YOUR TASK. Among the lines below, take the one holding "post-synthesis instance total = 26", the one holding "inv_1: 1 / 1", and all lines between them. Set them down exactly.

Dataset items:
==============================

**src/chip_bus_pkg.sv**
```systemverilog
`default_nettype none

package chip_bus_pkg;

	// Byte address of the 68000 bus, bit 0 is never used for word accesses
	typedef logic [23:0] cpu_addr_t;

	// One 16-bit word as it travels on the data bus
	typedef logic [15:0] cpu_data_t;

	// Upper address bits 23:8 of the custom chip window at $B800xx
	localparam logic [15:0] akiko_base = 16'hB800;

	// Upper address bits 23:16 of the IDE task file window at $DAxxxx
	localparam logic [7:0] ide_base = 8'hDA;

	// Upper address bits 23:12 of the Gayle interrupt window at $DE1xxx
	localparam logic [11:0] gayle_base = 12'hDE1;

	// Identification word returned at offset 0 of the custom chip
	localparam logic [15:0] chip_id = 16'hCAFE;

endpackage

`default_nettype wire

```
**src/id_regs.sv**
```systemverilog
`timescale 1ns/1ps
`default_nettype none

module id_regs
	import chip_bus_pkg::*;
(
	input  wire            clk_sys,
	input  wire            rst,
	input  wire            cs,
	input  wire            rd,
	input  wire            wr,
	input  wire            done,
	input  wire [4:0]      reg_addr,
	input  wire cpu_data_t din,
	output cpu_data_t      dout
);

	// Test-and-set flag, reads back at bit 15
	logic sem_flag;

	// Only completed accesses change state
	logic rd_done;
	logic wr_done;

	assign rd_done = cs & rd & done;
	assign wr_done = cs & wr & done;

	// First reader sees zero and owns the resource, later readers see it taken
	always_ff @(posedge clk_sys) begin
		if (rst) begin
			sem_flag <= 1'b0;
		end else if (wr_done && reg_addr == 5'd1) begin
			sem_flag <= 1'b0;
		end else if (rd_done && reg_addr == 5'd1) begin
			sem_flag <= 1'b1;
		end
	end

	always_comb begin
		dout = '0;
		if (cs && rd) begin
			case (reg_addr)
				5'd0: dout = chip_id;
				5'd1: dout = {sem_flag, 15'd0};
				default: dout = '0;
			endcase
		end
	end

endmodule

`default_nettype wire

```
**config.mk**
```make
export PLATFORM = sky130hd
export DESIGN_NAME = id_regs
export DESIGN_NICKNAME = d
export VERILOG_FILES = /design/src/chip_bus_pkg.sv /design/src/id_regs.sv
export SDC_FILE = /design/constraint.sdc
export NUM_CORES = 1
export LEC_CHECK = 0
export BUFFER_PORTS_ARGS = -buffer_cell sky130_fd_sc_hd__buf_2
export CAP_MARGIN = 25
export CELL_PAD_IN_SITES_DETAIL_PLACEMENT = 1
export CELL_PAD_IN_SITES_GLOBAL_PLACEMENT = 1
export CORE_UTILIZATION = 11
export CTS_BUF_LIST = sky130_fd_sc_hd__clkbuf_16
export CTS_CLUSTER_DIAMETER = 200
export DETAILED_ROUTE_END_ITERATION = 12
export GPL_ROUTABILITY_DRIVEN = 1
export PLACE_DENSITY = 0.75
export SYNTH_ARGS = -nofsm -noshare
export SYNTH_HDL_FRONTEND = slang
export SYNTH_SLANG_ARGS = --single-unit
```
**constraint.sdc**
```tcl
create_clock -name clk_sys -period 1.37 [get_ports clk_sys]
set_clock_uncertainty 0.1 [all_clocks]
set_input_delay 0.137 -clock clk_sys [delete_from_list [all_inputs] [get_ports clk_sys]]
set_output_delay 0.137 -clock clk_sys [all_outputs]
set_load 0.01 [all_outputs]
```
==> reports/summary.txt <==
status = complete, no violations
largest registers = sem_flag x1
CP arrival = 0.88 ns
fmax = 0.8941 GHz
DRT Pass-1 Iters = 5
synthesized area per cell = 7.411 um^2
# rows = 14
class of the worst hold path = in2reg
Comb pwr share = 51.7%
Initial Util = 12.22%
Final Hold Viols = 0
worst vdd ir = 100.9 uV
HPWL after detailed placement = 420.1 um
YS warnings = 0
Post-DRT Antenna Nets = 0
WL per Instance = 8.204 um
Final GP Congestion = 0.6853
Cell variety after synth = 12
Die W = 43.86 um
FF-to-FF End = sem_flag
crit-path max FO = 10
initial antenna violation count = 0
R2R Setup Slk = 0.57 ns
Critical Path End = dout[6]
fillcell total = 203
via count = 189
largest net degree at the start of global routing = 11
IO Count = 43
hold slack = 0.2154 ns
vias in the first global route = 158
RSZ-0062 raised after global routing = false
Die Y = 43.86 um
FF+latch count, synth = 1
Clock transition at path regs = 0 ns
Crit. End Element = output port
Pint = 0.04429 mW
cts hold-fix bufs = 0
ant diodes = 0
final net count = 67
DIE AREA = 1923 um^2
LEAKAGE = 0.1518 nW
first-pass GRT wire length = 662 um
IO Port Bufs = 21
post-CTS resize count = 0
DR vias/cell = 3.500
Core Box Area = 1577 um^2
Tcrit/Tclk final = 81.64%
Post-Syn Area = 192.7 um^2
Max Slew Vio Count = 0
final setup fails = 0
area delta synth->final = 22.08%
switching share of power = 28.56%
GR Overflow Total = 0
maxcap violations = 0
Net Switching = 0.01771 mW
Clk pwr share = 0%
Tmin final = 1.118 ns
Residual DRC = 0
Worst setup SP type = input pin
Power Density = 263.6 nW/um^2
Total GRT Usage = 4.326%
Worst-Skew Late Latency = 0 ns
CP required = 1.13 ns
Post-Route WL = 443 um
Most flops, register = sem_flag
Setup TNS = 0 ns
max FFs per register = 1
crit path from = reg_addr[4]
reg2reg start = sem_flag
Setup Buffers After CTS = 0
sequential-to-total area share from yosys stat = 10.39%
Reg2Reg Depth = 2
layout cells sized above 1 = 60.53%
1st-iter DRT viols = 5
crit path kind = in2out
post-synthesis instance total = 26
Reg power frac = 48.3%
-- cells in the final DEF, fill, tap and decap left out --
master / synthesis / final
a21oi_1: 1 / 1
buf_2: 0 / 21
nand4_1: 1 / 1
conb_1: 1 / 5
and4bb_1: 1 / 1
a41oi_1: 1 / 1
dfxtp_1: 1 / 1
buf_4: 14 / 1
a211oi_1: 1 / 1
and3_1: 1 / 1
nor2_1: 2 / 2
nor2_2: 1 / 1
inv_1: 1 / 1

==============================

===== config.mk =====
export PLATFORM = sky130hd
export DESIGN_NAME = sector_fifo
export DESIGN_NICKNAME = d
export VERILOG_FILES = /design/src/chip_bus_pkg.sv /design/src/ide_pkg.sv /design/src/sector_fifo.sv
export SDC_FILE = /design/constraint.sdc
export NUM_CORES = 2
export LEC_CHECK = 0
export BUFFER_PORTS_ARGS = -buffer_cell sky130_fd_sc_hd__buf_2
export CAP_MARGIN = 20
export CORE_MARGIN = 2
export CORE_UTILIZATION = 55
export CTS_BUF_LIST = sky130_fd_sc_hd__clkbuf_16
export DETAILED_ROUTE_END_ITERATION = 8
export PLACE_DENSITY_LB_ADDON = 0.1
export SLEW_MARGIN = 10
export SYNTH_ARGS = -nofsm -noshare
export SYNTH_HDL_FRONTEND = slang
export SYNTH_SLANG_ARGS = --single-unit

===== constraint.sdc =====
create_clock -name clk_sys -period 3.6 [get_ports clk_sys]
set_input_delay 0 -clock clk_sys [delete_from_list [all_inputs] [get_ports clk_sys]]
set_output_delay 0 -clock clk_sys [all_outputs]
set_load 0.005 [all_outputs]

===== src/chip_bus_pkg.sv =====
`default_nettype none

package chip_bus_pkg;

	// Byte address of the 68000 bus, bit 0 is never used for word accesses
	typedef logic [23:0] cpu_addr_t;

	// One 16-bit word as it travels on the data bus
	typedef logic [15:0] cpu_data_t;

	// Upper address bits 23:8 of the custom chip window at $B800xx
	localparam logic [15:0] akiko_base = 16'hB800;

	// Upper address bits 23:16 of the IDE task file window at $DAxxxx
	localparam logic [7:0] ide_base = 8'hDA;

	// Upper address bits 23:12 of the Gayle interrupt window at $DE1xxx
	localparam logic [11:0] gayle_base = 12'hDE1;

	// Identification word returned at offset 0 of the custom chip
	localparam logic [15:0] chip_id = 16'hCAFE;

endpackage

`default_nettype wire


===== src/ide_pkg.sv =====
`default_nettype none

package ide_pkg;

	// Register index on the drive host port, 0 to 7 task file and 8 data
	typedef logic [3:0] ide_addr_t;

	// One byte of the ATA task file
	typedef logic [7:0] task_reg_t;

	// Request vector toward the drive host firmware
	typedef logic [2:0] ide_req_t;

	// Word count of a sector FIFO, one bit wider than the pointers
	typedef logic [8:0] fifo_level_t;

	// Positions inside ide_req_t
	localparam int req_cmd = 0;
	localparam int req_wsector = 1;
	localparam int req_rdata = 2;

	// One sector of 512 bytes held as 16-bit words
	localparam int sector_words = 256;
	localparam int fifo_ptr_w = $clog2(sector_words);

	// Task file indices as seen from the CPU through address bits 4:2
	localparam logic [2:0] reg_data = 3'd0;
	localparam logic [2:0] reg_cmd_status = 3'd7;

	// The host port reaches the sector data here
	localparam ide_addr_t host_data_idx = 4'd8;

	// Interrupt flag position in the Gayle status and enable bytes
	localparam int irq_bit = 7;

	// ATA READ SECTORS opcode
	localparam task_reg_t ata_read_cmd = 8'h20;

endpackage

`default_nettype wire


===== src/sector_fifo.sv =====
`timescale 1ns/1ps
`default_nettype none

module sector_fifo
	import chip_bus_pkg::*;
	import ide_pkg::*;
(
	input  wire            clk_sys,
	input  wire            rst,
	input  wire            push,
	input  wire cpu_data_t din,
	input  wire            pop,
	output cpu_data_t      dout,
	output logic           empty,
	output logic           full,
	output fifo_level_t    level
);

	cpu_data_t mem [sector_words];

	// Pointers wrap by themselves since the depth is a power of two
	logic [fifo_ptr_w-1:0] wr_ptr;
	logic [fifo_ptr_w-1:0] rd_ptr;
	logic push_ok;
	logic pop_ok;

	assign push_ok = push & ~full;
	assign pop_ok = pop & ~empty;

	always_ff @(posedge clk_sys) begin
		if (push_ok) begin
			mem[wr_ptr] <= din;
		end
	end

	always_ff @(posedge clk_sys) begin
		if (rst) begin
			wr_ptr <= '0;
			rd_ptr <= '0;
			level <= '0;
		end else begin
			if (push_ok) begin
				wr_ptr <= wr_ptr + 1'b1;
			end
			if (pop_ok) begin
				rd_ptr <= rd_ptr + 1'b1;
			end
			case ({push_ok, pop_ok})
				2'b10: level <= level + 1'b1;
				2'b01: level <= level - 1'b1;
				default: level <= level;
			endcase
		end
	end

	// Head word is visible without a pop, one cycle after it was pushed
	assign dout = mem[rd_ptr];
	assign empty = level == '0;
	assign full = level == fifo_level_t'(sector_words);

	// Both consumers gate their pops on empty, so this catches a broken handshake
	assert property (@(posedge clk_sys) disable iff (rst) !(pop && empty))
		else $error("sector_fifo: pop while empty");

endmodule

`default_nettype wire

==============================

RESULT OF THIS EXERCISE.
post-synthesis instance total = 26
Reg power frac = 48.3%
-- cells in the final DEF, fill, tap and decap left out --
master / synthesis / final
a21oi_1: 1 / 1
buf_2: 0 / 21
nand4_1: 1 / 1
conb_1: 1 / 5
and4bb_1: 1 / 1
a41oi_1: 1 / 1
dfxtp_1: 1 / 1
buf_4: 14 / 1
a211oi_1: 1 / 1
and3_1: 1 / 1
nor2_1: 2 / 2
nor2_2: 1 / 1
inv_1: 1 / 1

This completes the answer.